- Assignment
Work out how many lines of the records contain "must". Answer with the number and nothing else.

+ + + + +

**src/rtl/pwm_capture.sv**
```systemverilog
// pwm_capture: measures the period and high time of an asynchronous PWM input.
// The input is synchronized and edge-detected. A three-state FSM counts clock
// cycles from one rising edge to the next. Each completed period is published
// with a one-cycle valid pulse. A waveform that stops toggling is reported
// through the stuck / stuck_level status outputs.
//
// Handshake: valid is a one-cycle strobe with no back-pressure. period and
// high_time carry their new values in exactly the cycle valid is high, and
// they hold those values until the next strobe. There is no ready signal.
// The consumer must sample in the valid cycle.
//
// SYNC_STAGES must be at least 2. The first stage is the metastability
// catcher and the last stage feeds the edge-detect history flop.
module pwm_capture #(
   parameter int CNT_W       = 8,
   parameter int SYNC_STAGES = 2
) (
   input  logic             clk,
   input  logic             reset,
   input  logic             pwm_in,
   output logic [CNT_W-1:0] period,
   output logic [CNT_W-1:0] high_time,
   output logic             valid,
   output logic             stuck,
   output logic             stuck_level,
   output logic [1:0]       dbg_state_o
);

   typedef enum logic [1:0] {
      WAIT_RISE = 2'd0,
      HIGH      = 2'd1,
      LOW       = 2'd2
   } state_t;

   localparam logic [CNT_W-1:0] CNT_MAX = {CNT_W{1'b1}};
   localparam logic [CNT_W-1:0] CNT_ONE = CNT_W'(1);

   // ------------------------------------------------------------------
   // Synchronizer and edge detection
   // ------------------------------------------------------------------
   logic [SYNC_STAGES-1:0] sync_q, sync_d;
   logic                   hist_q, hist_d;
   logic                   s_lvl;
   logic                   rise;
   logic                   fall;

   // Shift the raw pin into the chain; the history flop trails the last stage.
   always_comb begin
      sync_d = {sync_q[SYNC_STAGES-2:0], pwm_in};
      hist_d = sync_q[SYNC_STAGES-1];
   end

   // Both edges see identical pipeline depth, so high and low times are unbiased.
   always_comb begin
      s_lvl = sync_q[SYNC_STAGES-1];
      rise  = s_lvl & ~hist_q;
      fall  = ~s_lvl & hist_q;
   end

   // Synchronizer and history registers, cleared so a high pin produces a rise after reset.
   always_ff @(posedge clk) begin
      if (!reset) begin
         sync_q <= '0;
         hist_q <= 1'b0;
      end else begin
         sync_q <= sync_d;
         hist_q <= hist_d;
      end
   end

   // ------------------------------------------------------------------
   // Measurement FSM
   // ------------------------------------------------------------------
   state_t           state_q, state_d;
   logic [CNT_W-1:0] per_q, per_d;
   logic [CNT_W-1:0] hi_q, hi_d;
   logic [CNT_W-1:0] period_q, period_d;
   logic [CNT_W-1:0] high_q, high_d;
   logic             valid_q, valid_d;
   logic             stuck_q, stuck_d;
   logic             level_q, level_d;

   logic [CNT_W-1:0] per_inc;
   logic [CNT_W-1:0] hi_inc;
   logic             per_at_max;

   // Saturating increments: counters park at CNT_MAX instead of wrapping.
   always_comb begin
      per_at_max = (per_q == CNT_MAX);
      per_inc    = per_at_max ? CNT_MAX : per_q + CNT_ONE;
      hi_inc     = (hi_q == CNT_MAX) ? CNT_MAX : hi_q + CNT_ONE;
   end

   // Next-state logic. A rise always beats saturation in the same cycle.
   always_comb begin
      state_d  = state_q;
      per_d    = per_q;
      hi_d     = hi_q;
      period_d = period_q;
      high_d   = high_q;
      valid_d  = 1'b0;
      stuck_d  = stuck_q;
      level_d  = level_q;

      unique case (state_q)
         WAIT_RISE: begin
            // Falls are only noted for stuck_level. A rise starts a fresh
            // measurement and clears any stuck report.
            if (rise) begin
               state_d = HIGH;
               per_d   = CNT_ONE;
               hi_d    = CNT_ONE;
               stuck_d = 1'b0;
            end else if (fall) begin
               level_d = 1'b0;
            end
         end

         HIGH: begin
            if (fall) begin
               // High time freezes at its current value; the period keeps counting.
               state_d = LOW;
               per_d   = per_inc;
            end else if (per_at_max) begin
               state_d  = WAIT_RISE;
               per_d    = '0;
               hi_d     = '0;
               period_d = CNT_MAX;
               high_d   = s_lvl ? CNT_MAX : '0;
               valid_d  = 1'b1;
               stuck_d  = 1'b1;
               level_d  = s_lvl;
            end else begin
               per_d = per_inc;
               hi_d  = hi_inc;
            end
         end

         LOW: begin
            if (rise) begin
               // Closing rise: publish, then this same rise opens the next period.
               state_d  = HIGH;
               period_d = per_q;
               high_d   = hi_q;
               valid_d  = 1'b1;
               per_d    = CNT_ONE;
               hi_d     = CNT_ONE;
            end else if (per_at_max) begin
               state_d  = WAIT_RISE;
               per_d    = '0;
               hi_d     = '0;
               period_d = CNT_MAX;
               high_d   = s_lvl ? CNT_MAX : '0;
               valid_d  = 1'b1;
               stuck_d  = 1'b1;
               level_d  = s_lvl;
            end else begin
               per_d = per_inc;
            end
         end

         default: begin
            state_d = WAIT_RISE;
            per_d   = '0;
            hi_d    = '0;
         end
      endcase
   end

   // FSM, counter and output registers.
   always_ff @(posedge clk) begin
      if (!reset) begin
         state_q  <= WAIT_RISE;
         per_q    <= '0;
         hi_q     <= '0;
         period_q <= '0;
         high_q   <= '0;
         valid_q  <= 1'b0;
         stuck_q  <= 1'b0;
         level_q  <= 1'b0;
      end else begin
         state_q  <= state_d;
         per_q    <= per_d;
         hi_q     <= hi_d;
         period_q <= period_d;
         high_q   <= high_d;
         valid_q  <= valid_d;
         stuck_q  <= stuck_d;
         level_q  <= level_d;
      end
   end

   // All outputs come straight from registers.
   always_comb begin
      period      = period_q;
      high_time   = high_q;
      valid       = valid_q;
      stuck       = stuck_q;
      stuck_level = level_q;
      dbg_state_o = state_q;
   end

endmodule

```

+ + + + +

- Result of this exercise
2